Lockpick4.0 is an insane difficulty set of malware analysis challenges based on a ransomware virus. The description is “Forela.org’s IT Helpdesk has been receiving reports from employees experiencing unusual behaviour on their Windows systems. Within 30 minutes, the number of affected systems increased drastically, with employees unable to access their files or run essential business applications. An ominous ransom note appeared on many screens, asking the users to communicate with the ransomware group’s customer service department. It became apparent that Forela.org was under a significant ransomware attack. As a member of Forela.org’s Incident Response (IR) team, you have been assigned a critical task. A ticket has been created for you to reverse engineer the ransomware that has compromised Forela.org’s Windows systems. Your objective is to fully understand the ransomware’s capabilities and extract any Indicators of Compromise (IOCs) to feed into the organisation’s detection tools, preventing further infection.”

For our fourth and final installment of the lockpick series, we have our first insane difficulty challenge. Downloading the file gives us a .vhdx file. This is a virtual hard disk file that contains the malware. I switch over to Windows and mount it. There is a JavaScript file and a text file in it. The readme is not too important, so we are just gonna open up the JavaScript file.

Opening it up it looks like it Base64 decodes two strings, writes them as files, runs a command, and deletes the files. Here is part of the file.

It looks like if we comment out the bottom two lines we can run the script without running or deleting the files. Doing that gets us three new files; an image and two new Powershell scripts. It looks like the two scripts are the same as each other. Opening up the second script, we get some interesting stuff. It does some process stuff.

It uses “cmstp.exe” to elevate privileges.

It checks for administrator privileges.

It has some base64 encoded strings I decoded.

And it looks like it runs and deletes some files.

Let’s comment out those last two lines again and run it. Be sure to change the file extension to “.ps1” in order for it to work.

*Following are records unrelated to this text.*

--- config.mk ---
export PLATFORM = sky130hd
export DESIGN_NAME = data_path
export DESIGN_NICKNAME = d
export VERILOG_FILES = /design/src/rtl/data_path_pkg.sv /design/src/rtl/data_path_alu.sv /design/src/rtl/data_path.sv
export SDC_FILE = /design/constraint.sdc
export NUM_CORES = 1
export LEC_CHECK = 0
export CORE_ASPECT_RATIO = 1.5
export CORE_MARGIN = 3
export CORE_UTILIZATION = 23
export DETAILED_ROUTE_END_ITERATION = 16
export GPL_TIMING_DRIVEN = 1
export PLACE_DENSITY = 0.4
export SLEW_MARGIN = 20
export SYNTH_ARGS = -nofsm -noshare
export SYNTH_HDL_FRONTEND = slang
export SYNTH_SLANG_ARGS = --single-unit
--- constraint.sdc ---
create_clock -name clk -period 2.25 [get_ports clk]
set_input_delay 0.225 -clock clk [delete_from_list [all_inputs] [get_ports clk]]
set_output_delay 0.225 -clock clk [all_outputs]
set_load 0.02 [all_outputs]
--- src/rtl/data_path_pkg.sv ---
// Shared types and constants for the single-cycle data_path block.
package data_path_pkg;

    localparam int DATA_W  = 8;
    localparam int NREGS   = 16;
    localparam int INSTR_W = 14;
    localparam int FIELD_W = 4;

    localparam int OP_MSB = 13;
    localparam int OP_LSB = 12;
    localparam int RD_MSB = 11;
    localparam int RD_LSB = 8;
    localparam int A_MSB  = 7;
    localparam int A_LSB  = 4;
    localparam int B_MSB  = 3;
    localparam int B_LSB  = 0;

    typedef enum logic [1:0] {
        OP_ADD = 2'b00,
        OP_SUB = 2'b01,
        OP_AND = 2'b10,
        OP_OR  = 2'b11
    } opcode_e;

    typedef struct packed {
        logic z;
        logic n;
        logic c;
        logic v;
    } flags_t;

endpackage

--- src/rtl/data_path_alu.sv ---
// Combinational ALU: ADD/SUB/AND/OR with Z, N, C, V status flags.
module alu
    import data_path_pkg::*;
#(
    parameter int W = data_path_pkg::DATA_W
) (
    input  opcode_e        op_i,
    input  logic [W-1:0]   a_i,
    input  logic [W-1:0]   b_i,
    output logic [W-1:0]   r_o,
    output flags_t         flags_o
);

    logic [W:0] sumExt;
    logic [W:0] diffExt;

    // SUB is A + ~B + 1, so the carry-out doubles as the no-borrow flag.
    always_comb begin
        sumExt    = {1'b0, a_i} + {1'b0, b_i};
        diffExt   = {1'b0, a_i} + {1'b0, ~b_i} + {{W{1'b0}}, 1'b1};
        r_o       = '0;
        flags_o   = '0;
        case (op_i)
            OP_ADD: begin
                r_o       = sumExt[W-1:0];
                flags_o.c = sumExt[W];
                flags_o.v = (a_i[W-1] == b_i[W-1]) && (sumExt[W-1] != a_i[W-1]);
            end
            OP_SUB: begin
                r_o       = diffExt[W-1:0];
                flags_o.c = diffExt[W];
                flags_o.v = (a_i[W-1] != b_i[W-1]) && (diffExt[W-1] != a_i[W-1]);
            end
            OP_AND: r_o = a_i & b_i;
            OP_OR:  r_o = a_i | b_i;
            default: r_o = '0;
        endcase
        flags_o.z = (r_o == '0);
        flags_o.n = r_o[W-1];
    end

endmodule

--- src/rtl/data_path.sv ---
// Single-cycle datapath: decode, ALU, 16-entry register file, registered result and flags.
module data_path
    import data_path_pkg::*;
#(
    parameter int DATA_W = data_path_pkg::DATA_W,
    parameter int NREGS  = data_path_pkg::NREGS
) (
    input  logic                     clk,
    input  logic                     reset,
    input  logic [INSTR_W-1:0]       instruction,
    output logic                     flag_zero,
    output logic                     flag_negative,
    output logic                     flag_carry,
    output logic                     flag_overflow,
    output logic [DATA_W-1:0]        result,
    input  logic [$clog2(NREGS)-1:0] dbg_addr,
    output logic [DATA_W-1:0]        dbg_data
);

    opcode_e                  opCode;
    logic [RD_MSB-RD_LSB:0]   rdAddr;
    logic [DATA_W-1:0]        opA;
    logic [DATA_W-1:0]        opB;
    logic [DATA_W-1:0]        result_d;
    flags_t                   flags_d;

    logic [DATA_W-1:0]        regFile_q [NREGS];
    logic [DATA_W-1:0]        result_q;
    flags_t                   flags_q;

    assign opCode = opcode_e'(instruction[OP_MSB:OP_LSB]);
    assign rdAddr = instruction[RD_MSB:RD_LSB];
    assign opA    = {{(DATA_W-FIELD_W){1'b0}}, instruction[A_MSB:A_LSB]};
    assign opB    = {{(DATA_W-FIELD_W){1'b0}}, instruction[B_MSB:B_LSB]};

    alu #(.W(DATA_W)) u_alu (
        .op_i    (opCode),
        .a_i     (opA),
        .b_i     (opB),
        .r_o     (result_d),
        .flags_o (flags_d)
    );

    // Reset wins over the instruction: nothing is written during a reset cycle.
    always_ff @(posedge clk) begin
        if (reset) begin
            for (int i = 0; i < NREGS; i++) begin
                regFile_q[i] <= '0;
            end
            result_q <= '0;
            flags_q  <= '0;
        end else begin
            regFile_q[rdAddr] <= result_d;
            result_q          <= result_d;
            flags_q           <= flags_d;
        end
    end

    assign result        = result_q;
    assign flag_zero     = flags_q.z;
    assign flag_negative = flags_q.n;
    assign flag_carry    = flags_q.c;
    assign flag_overflow = flags_q.v;
    assign dbg_data      = regFile_q[dbg_addr];

endmodule

==> results.md, run 1 <==
* Final core occ at 30.4%
* CTS Root Cell: clkbuf_16
* Diodes inserted at 0
* GRT Total Usage at 11.6%
* LEAKAGE at 2.97 nW
* Die Area at 30000 um^2
* Syn Inst Count at 464
* Number of core rows at 74
* Clock tree buffer depth at 2
* First-pass GRT wire length at 25500 um
* Area of the core at 27300 um^2
* Worst hold slack at 674 ps
* Multi-input combinational cell area at 2160 um^2
* Power per cell area at 765 nW/um^2
* Synth Net Count at 499
* Layout Nets at 587
* Fin. Hold Viols at 0
* Detail Placement HPWL at 12200 um
* Crit Path Max Fanout at 1
* Worst-path clk slew at 60 ps
* # Max-Cap Violations at 0
* Sink Count at 138
* Period minus WS final at 2230 ps
* Starting Density at 23.5%
* Leading area contributor after synthesis: edfxtp_1
* Post-route cell area at 8320 um^2
* VDD IR max at 0.425 mV
* Cell area after synthesis at 6410 um^2
* FF+latch area at 4040 um^2
* Share of layout cells above drive strength 1 at 28.0%
* Synth area leaders: edfxtp_1, mux4_2, nor2_1, dfxtp_1, ha_1
* GRT overflow at 0
* Status: finished clean
* Post-route DRC at 0
* Starting DRC count in detailed routing at 220
* Die height at 211 um
* Final Worst Setup Slack at 19.1 ps
* Number of I/O pins at 40
* Largest net degree at the start of global routing at 25
* Cell Area, Placed at 7740 um^2
* Hold crit path type: in2reg
* Initial antenna violation count at 0
* Period utilisation layout at 99.2%
* DIE WIDTH at 142 um
* Synth-to-Final Area Change at 29.7%
* Startpoint types: flip-flop
* Drt first pass iters at 6
* # fillers at 2710
* H-tree Lvls at 4
* F_max at 448 MHz
* GPL Wtd Cong at 0.756
* Port Buffer Count at 38
* Synth Register Bits at 138
* Hold depth at 8
* Num CTS Buffers at 17
* Ys async rst share at 0%
* Overall Power at 6.36 mW
* CP required at 2030 ps
* WL/cell at 18.4 um
* Syn_area_per_cell at 13.8 um^2
* Vias in the first global route at 4234
* CTS tree: done
* Vias at 3841
* Main flop type after synthesis: edfxtp_1
* Pre-CTS WS at -670 ps
* Syn. warnings at 0
* Worst setup EP type: primary output
* Final setup fails at 0
* Post-CTS Hold Buffers at 0
* RSZ-0062 raised after global routing: yes
* Max-slew violations at 0
* Crit path DAT at 2010 ps
* WS Path Type: reg2out
* Synth top area share at 59.9%
* Register area share after synthesis at 63.1%
* Vias per cell at 4.23
* EDFF count, synth at 128
* Post-synth cell types at 37
* Remaining antenna violation count at 0
* Total Routed Length at 16700 um
[kinds of logic (layout without fill, tap and decap cells)]
family,Yosys count,in the layout,synth area share (%)
muxes,44,44,14.9
adders and majority gates,15,15,3.28
and+or+nand+nor,190,190,12.8
DFF,138,138,63.1
buffers and inverters,57,158,3.98
AOI/OAI and AO/OA,17,17,1.66
other,1,1,0.0585
xor gates and xnor gates,2,2,0.273
[worst paths after layout]
check	from	endpoint	slack (ps)
setup / recovery	regFile_q[10][1]$_SDFFCE_PN0P_	dbg_data[1]	20
hold / removal	instruction[5]	flag_zero$_SDFF_PP0_	670
[metrics by stage]
step | setup TNS (ps) | cells
floorplan | -10.9 | 464
global placement | -31360 | 872
detailed placement | -36170 | 872
CTS | -7.49 | 906
global route | -29.3 | 907
finish | 0 | 907
[critical path, stage by stage, from the launching register on]
cell      delay (ps)
edfxtp_1         380
mux4_2           540
mux4_2           520
buf_6            150
[power breakdown]
group,total [mW],internal (mW),switching (mW)
registers,3.01,2.97,0.0429
logic,0.881,0.428,0.453
clock network,2.47,1.49,0.982
total,6.36,4.88,1.48
[cell usage in the layout, fill, tap and decap left out, types with 4 or more instances in the layout]
cell | synthesis | layout
dlygate4sd2_1 | 0 | 5
nor2b_1 | 4 | 4
clkbuf_1 | 18 | 7
buf_4 | 7 | 51
mux4_2 | 40 | 40
dfxtp_1 | 10 | 10
nor2_1 | 136 | 136
buf_6 | 1 | 6
clkinv_2 | 0 | 4
inv_2 | 0 | 6
inv_1 | 20 | 14
clkbuf_16 | 0 | 17
edfxtp_1 | 128 | 128
nand3_1 | 7 | 7
clkdlybuf4s50_1 | 0 | 22
ha_1 | 12 | 8
nand2_1 | 15 | 15
nand2b_1 | 18 | 18
buf_12 | 0 | 17
[repair_timing]
| action | 4_1_cts | 5_1_grt |
|---|---|---|
| resized for setup | 55 | 10 |
| endpoints found under the hold margin | 0 | 0 |
| buffers inserted | 2 | 1 |
| pin swaps | 8 | 4 |
| endpoints found under the setup margin | 41 | 8 |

After running it I get some new files; the main ones are an EXE and a DLL. We also get a nice ransom note that we can use to answer the last two questions, but we will not go over those. I am gonna head over to Binary Ninja to check these files out.

Opening up the EXE, we can find the entry function name.

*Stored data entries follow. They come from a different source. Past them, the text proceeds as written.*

**src/rtl/pixmem_arbiter.sv**
```systemverilog
// Arbitrates the single-port pixel RAM between display fetches and game-logic req/ack accesses.
// Optional one-entry display tag cache enabled by defining PIXCACHE_EN.
module pixmem_arbiter #(
    parameter int DATA_W     = 3,
    parameter int STARVE_MAX = 31
) (
    input  logic              i_clk,
    input  logic              i_rst_n,
    input  logic              i_video_on,
    input  logic              i_rom_en,
    input  logic [3:0]        i_pixel_h,
    input  logic [3:0]        i_pixel_v,
    output logic [DATA_W-1:0] o_disp_data,
    output logic              o_disp_stall,
    input  logic              i_game_req,
    input  logic              i_game_we,
    input  logic [7:0]        i_game_addr,
    input  logic [DATA_W-1:0] i_game_wdata,
    output logic [DATA_W-1:0] o_game_rdata,
    output logic              o_game_ack,
    output logic              o_mem_en,
    output logic              o_mem_we,
    output logic [7:0]        o_mem_addr,
    output logic [DATA_W-1:0] o_mem_wdata,
    input  logic [DATA_W-1:0] i_mem_rdata
);
    localparam int CW = $clog2(STARVE_MAX + 1);
    localparam logic [CW-1:0] C_MAX = CW'(STARVE_MAX);
    localparam logic [0:0] S_IDLE = 1'b0;
    localparam logic [0:0] S_GACK = 1'b1;

    // Game handshake: i_game_req rises with we/addr/wdata stable and stays high until
    // o_game_ack pulses for one cycle; o_game_rdata is valid in that ack cycle.
    logic [0:0]        r_state;
    logic [CW-1:0]     r_starve_cnt;
    logic              r_gack_we;
    logic [DATA_W-1:0] r_game_rdata;
    logic              r_fetch;
    logic [DATA_W-1:0] r_disp_q;
    logic              r_stall;

    logic [7:0]        w_da;
    logic              w_vis;
    logic              w_need;
    logic              w_grant;
    logic              w_dfetch;
    logic [DATA_W-1:0] w_disp_next;

    assign w_da  = {i_pixel_v, i_pixel_h};
    assign w_vis = i_video_on & i_rom_en;

`ifdef PIXCACHE_EN
    logic [7:0]        r_tag;
    logic              r_valid;
    logic [DATA_W-1:0] r_cdata;
    logic              w_hit;
    logic              w_wthru;
    logic [DATA_W-1:0] w_hit_data;

    // The entry counts as valid already in the cycle its fetch data arrives on i_mem_rdata.
    assign w_hit      = w_vis & (r_tag == w_da) & (r_valid | r_fetch);
    assign w_need     = w_vis & ~w_hit;
    assign w_wthru    = w_grant & i_game_we & (i_game_addr == r_tag);
    assign w_hit_data = w_wthru ? i_game_wdata : (r_fetch ? i_mem_rdata : r_cdata);

    always_ff @(posedge i_clk or negedge i_rst_n) begin
        if (!i_rst_n) begin
            r_tag   <= '0;
            r_valid <= 1'b0;
            r_cdata <= '0;
        end else begin
            if (w_dfetch) begin
                r_tag   <= w_da;
                r_valid <= 1'b0;
            end else if (r_fetch) begin
                r_valid <= 1'b1;
            end
            if (w_wthru)
                r_cdata <= i_game_wdata;
            else if (r_fetch)
                r_cdata <= i_mem_rdata;
        end
    end
`else
    assign w_need = w_vis;
`endif

    // Combinational RAM drive is gated by reset so the RAM sees nothing while held in reset.
    assign w_grant  = i_rst_n & (r_state == S_IDLE) & i_game_req
                    & (~w_need | (r_starve_cnt == C_MAX));
    assign w_dfetch = i_rst_n & w_need & ~w_grant;

    assign o_mem_en    = w_grant | w_dfetch;
    assign o_mem_we    = w_grant & i_game_we;
    assign o_mem_addr  = w_grant ? i_game_addr : (w_dfetch ? w_da : 8'h00);
    assign o_mem_wdata = (w_grant & i_game_we) ? i_game_wdata : '0;

    assign o_disp_data  = r_fetch ? i_mem_rdata : r_disp_q;
    assign o_disp_stall = r_stall;
    assign o_game_ack   = (r_state == S_GACK);
    assign o_game_rdata = (o_game_ack & ~r_gack_we) ? i_mem_rdata : r_game_rdata;

    always_comb begin
        w_disp_next = o_disp_data;
        if (!w_vis)
            w_disp_next = '0;
`ifdef PIXCACHE_EN
        else if (w_hit)
            w_disp_next = w_hit_data;
`endif
    end

    always_ff @(posedge i_clk or negedge i_rst_n) begin
        if (!i_rst_n) begin
            r_fetch  <= 1'b0;
            r_disp_q <= '0;
            r_stall  <= 1'b0;
        end else begin
            r_fetch <= w_dfetch;
            r_stall <= w_need & w_grant;
            if (!w_dfetch)
                r_disp_q <= w_disp_next;
        end
    end

    always_ff @(posedge i_clk or negedge i_rst_n) begin
        if (!i_rst_n) begin
            r_state      <= S_IDLE;
            r_starve_cnt <= '0;
            r_gack_we    <= 1'b0;
            r_game_rdata <= '0;
        end else begin
            r_game_rdata <= o_game_rdata;
            case (r_state)
                S_IDLE: begin
                    if (w_grant) begin
                        r_state   <= S_GACK;
                        r_gack_we <= i_game_we;
                    end
                end
                default: r_state <= S_IDLE;
            endcase
            if (!i_game_req || w_grant)
                r_starve_cnt <= '0;
            else if (r_state == S_IDLE && r_starve_cnt != C_MAX)
                r_starve_cnt <= r_starve_cnt + 1'b1;
        end
    end
endmodule
```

Next, we need to find the anti-debugging techniques. Next, I open up the DLL and start looking around. Looking at the imports, we find IsDebuggerPresent.

Going to where it is in the code, we can find a few others as well. Here is an article about these checks. https://anti-debug.checkpoint.com/techniques/misc.html#parent-process-check

Next, we need to find the Windows API function for the final technique. Looking at the other spot that IsDebuggerPresent is called, we find this

SetUnhandledExceptionFilter can also be used to stop debuggers. Here is another good article about it from the same website. https://anti-debug.checkpoint.com/techniques/exceptions.html While I am in here I go ahead and patch out the anti-debugger checks so I do not have to worry about them later. Here I use the Never Branch option to patch out this check.

Now that we have that dealt with, we can start dynamically analyzing the binary to try and get the file extenstions, as well as the website the malware connects to. I start stepping through the code and I find the URL being created. I also find the extension that the encrypted files use, but if you run it I am sure you will quickly notice it everywhere. Now to find the file extensions.

After hours of stepping through the code, and my breakpoints never being reached for some reason, I finally decided to give x64dbg a try. I tried just blindly stepping through the code, but the program seemed to randomly crash. I finally looked through all the symbols again in Binary Ninja and found BCrypt. Now my first thought was that it was used just to encrypt the files, but I set a breakpoint on the Decrypt function and stepped through it. After that, I came across a string. At the end of that string, finally, was the file extensions. I completed my first insane difficulty challenge!

In my hours of trying to find those extensions, I also wondered if they came from the URL that was contacted during the process, so I fired up Wireshark. I knew that a POST request was probably sent out from some strings in the executable, so I filtered on POST requests and ran it. Here is that request. Also in the strings of the .DLL were JSON strings, so I figured this must be it.

Following the conversation gets us this!

Also while stepping through the code I noticed the “sebh24” string, so it is nice to see what it is used for. I failed to use this information to decrypt any of the files, but I may come back to that later. Thanks for reading and happy reversing!